### Exercise brief:
Start with the first line of the data and end with the line that holds "set clk [get_ports"; write out each one exactly.

### Record extracts:

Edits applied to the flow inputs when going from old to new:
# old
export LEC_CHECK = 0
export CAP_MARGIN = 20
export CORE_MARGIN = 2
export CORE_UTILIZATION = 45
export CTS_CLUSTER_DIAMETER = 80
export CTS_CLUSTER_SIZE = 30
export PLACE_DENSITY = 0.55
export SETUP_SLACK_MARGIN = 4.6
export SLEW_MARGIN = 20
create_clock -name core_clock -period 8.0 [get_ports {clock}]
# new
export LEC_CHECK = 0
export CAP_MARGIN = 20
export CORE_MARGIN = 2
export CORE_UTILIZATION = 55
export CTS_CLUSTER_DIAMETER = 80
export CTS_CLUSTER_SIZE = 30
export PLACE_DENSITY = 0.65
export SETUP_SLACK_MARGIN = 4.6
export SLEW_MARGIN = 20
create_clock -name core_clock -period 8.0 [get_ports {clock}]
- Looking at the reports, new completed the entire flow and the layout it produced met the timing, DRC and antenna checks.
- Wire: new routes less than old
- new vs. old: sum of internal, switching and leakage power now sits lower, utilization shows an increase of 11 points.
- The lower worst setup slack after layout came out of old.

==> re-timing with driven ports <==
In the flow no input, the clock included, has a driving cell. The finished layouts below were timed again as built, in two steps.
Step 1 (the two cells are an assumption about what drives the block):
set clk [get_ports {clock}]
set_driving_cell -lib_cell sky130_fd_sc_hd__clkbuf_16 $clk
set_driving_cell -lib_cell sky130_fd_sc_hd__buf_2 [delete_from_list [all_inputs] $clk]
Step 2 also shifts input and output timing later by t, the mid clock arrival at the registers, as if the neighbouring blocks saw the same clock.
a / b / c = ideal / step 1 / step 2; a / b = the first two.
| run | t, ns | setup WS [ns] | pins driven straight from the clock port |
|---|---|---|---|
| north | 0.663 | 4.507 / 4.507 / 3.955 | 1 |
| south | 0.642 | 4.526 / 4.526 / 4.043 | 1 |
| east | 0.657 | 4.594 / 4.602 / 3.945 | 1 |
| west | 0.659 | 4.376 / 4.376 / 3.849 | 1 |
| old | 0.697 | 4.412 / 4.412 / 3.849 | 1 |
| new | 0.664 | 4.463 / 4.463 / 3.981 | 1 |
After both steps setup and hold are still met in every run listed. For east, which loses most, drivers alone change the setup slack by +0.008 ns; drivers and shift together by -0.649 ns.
Background: an optimization exercise with open tools, aiming at small area, a short achievable clock period and few clock cycles per item. Do not read the settings as production practice.
Function was checked by simulation only, so behaviour that the tests miss may differ from the original.
Power is estimated from default activity; no workload was simulated.

Setup of harbor:
Design round_robin_task_scheduler_top, start of the top module:
module round_robin_task_scheduler_top #(
    parameter int MAX_TASKS = 16
) (
    input  logic                  clk,
    input  logic                  rst_n,
    input  logic                  cmd_valid,
    output logic                  cmd_ready,
    input  logic [1:0]            cmd_op,
    input  logic [rrts_pkg::TASK_ID_W-1:0]  cmd_task_id,
    input  logic [rrts_pkg::SLEEP_MS_W-1:0] cmd_sleep_ms,
    output logic                  res_valid,
    input  logic                  res_ready,
    output logic [rrts_pkg::TASK_ID_W-1:0]  res_running_task,
    output logic                  res_idle,
    input  logic                  cfg_valid,
    output logic                  cfg_ready,
    input  logic [rrts_pkg::TICK_MS_W-1:0]  cfg_ms_per_tick
);
Size: ~60 I/O pins.
clock: 6.5 ns
lec_check: 0
abc_area: 1
cap_margin: 20
core_margin: 2
core_utilization: 45
cts_cluster_diameter: 60
cts_cluster_size: 24
place_density: 0.65
setup_slack_margin: 3.9
slew_margin: 20
standard.sh (not shown) runs the stock make flow with config.mk's settings and CLKGATE_MAP_FILE= SYNTH_SCRIPT=/design/flow/synth_recipe.tcl, a recipe that flattens the netlist after the stock synthesis.
==> flow/flow/run.sh <==
#!/bin/bash
# The standard layout (standard.sh, unchanged synthesis and steps), except that clock
# tree synthesis adds no dummy loads to the clock tree. The whole ORFS run's output goes
# to standard.log here; ORFS keeps each step's own log under orfs/logs/.
set -euo pipefail
export CTS_ARGS="-sink_clustering_enable -repair_clock_nets -sink_clustering_size 24 -sink_clustering_max_diameter 60 -dont_use_dummy_load"
bash standard.sh > standard.log 2>&1
harbor went all the way through synthesis, placement and routing and the layout is clean on timing, DRC and antenna.
Testbench counts of harbor, summed over its fixed seeds: cycles 13,116, items 12,800.
Input-level comparison between nickel and harbor:
Settings: PLACE_DENSITY: 0.65 -> 0.75; CORE_UTILIZATION: 45 -> 60.
==> flow/flow/run.sh <==
#!/bin/bash
# The standard layout (standard.sh, unchanged synthesis and steps), except that clock
# tree synthesis adds no dummy loads to the clock tree and the port buffers are buf_2 cells.
# The whole ORFS run's output goes to standard.log here; ORFS keeps each step's own log
# under orfs/logs/.
set -euo pipefail
export CTS_ARGS="-sink_clustering_enable -repair_clock_nets -sink_clustering_size 24 -sink_clustering_max_diameter 60 -dont_use_dummy_load"
export BUFFER_PORTS_ARGS="-buffer_cell sky130_fd_sc_hd__buf_2"
bash standard.sh > standard.log 2>&1
[summary]
- Summary: with harbor as the reference, final weighted congestion of routability-driven global placement in nickel moved up by a few percent.
- Horizontal extent of the die (lower): nickel
- The lower critical path depth of harbor and nickel is in nickel.
- Diff harbor -> nickel: power lost 2.6%; finished layout cell area lost 2.6%; area overhead of the layout relative to synthesis lost 2.8 points.
- nickel ended up with fewer standard cells than harbor.
- The via-per-instance ratio of nickel exceeds that of harbor by 5.0%.
- In nickel, the routed metal-1 wirelength came out about 12% below the value in harbor.
The following lists how cedar was set up differently from nickel:
Settings: swapping 0.75 for 0.85 in PLACE_DENSITY; swapping 60 for 75 in CORE_UTILIZATION.
==> comparison <==
Between cedar and nickel, it is cedar whose total met2 wirelength after detailed routing is higher, by 1.9%.
[compare] base=nickel new=cedar: global-route usage picked up an extra 8.9 points, smallest hold slack grew by 9.0 ps, combinational power increased by about 2% relative to the old numbers, setup slack of the worst register-to-register path moved down, routed metal-1 wirelength decreased 5.1%.
cedar against nickel: maximum net fanout on the critical path went down 3; via count went up about 5.4%.
Per the comparison of cedar with nickel, sequential power shows no meaningful change; area inside the core boundary shows a reduction of 20%.
cedar vs nickel, critical path launch point: a_tick vs tk_q
Changes in juniper relative to cedar:
Settings: CORE_UTILIZATION: 75 -> 68; PLACE_DENSITY: 0.85 -> 0.8.
## What came out
- Relative to cedar, combinational share of power has decreased by 0.4 points in juniper.
- Compared with cedar, the detailed router inserted fewer vias in juniper.
- ~same final standard cell area without fillers in cedar and juniper

---

Starting RTL as in the previous note.
clock: 6.5 ns
lec_check: 0
abc_area: 1
cap_margin: 20
core_margin: 2
core_utilization: 50
cts_cluster_diameter: 60
cts_cluster_size: 24
place_density: 0.7
setup_slack_margin: 3.9
slew_margin: 20
run.sh (not shown) runs the stock make flow with config.mk's settings and CLKGATE_MAP_FILE= SYNTH_SCRIPT=/design/flow/synth_recipe.tcl, a recipe that flattens the netlist after the stock synthesis.
Stock flow here: none of the scripts above is used.
The baseline ran to the end with no violations.
Testbench counts at the start, summed over its fixed seeds: cycles 13,116, items 12,800.
Rerun with:
Settings changed: CORE_UTILIZATION 50 to 45, PLACE_DENSITY 0.7 to 0.66.
Worst setup slack improves by 0.025 ns.
Final area came out higher slightly.
First-iteration DRC count came out lower slightly.

-- what the ideal ports hide --
Ports are ideal in the flow. The routed layouts listed here were re-timed in OpenROAD.
Step 1 assumes that a clkbuf_16 drives the clock port and a buf_2 every other input.
Step 2 moves the port delays by t, midway between the first and last clock arrival at a register: inputs arrive t later, outputs are due t later. That takes back most of the time a late clock gives input paths.
a / b / c = no drivers / after step 1 / after step 2; a / b = the first two.
run	shift t [ns]	setup WS [ns]	latest minus earliest clock arrival (ns)	worst register clock-pin slew, ns	pins driven straight from the clock port
harbor	0.688	3.897 / 3.869 / 3.313	0.086 / 0.085	0.09 / 0.09	1
nickel	0.669	3.907 / 3.907 / 3.379	0.081 / 0.082	0.09 / 0.09	1
cedar	0.691	3.872 / 3.846 / 3.399	0.073 / 0.073	0.10 / 0.10	1
juniper	0.703	3.890 / 3.823 / 3.352	0.061 / 0.060	0.09 / 0.09	1
the first run of note 2	0.712	3.885 / 3.840 / 3.313	0.030 / 0.029	0.09 / 0.09	1
the second run of note 2	0.710	3.910 / 3.876 / 3.294	0.035 / 0.035	0.09 / 0.09	1
After both steps every run listed still meets setup and hold. The setup slack of the second run of note 2, which loses most, moves by -0.034 ns with the drivers and by -0.616 ns with both steps.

### Answer space:
Edits applied to the flow inputs when going from old to new:
# old
export LEC_CHECK = 0
export CAP_MARGIN = 20
export CORE_MARGIN = 2
export CORE_UTILIZATION = 45
export CTS_CLUSTER_DIAMETER = 80
export CTS_CLUSTER_SIZE = 30
export PLACE_DENSITY = 0.55
export SETUP_SLACK_MARGIN = 4.6
export SLEW_MARGIN = 20
create_clock -name core_clock -period 8.0 [get_ports {clock}]
# new
export LEC_CHECK = 0
export CAP_MARGIN = 20
export CORE_MARGIN = 2
export CORE_UTILIZATION = 55
export CTS_CLUSTER_DIAMETER = 80
export CTS_CLUSTER_SIZE = 30
export PLACE_DENSITY = 0.65
export SETUP_SLACK_MARGIN = 4.6
export SLEW_MARGIN = 20
create_clock -name core_clock -period 8.0 [get_ports {clock}]
- Looking at the reports, new completed the entire flow and the layout it produced met the timing, DRC and antenna checks.
- Wire: new routes less than old
- new vs. old: sum of internal, switching and leakage power now sits lower, utilization shows an increase of 11 points.
- The lower worst setup slack after layout came out of old.

==> re-timing with driven ports <==
In the flow no input, the clock included, has a driving cell. The finished layouts below were timed again as built, in two steps.
Step 1 (the two cells are an assumption about what drives the block):
set clk [get_ports {clock}]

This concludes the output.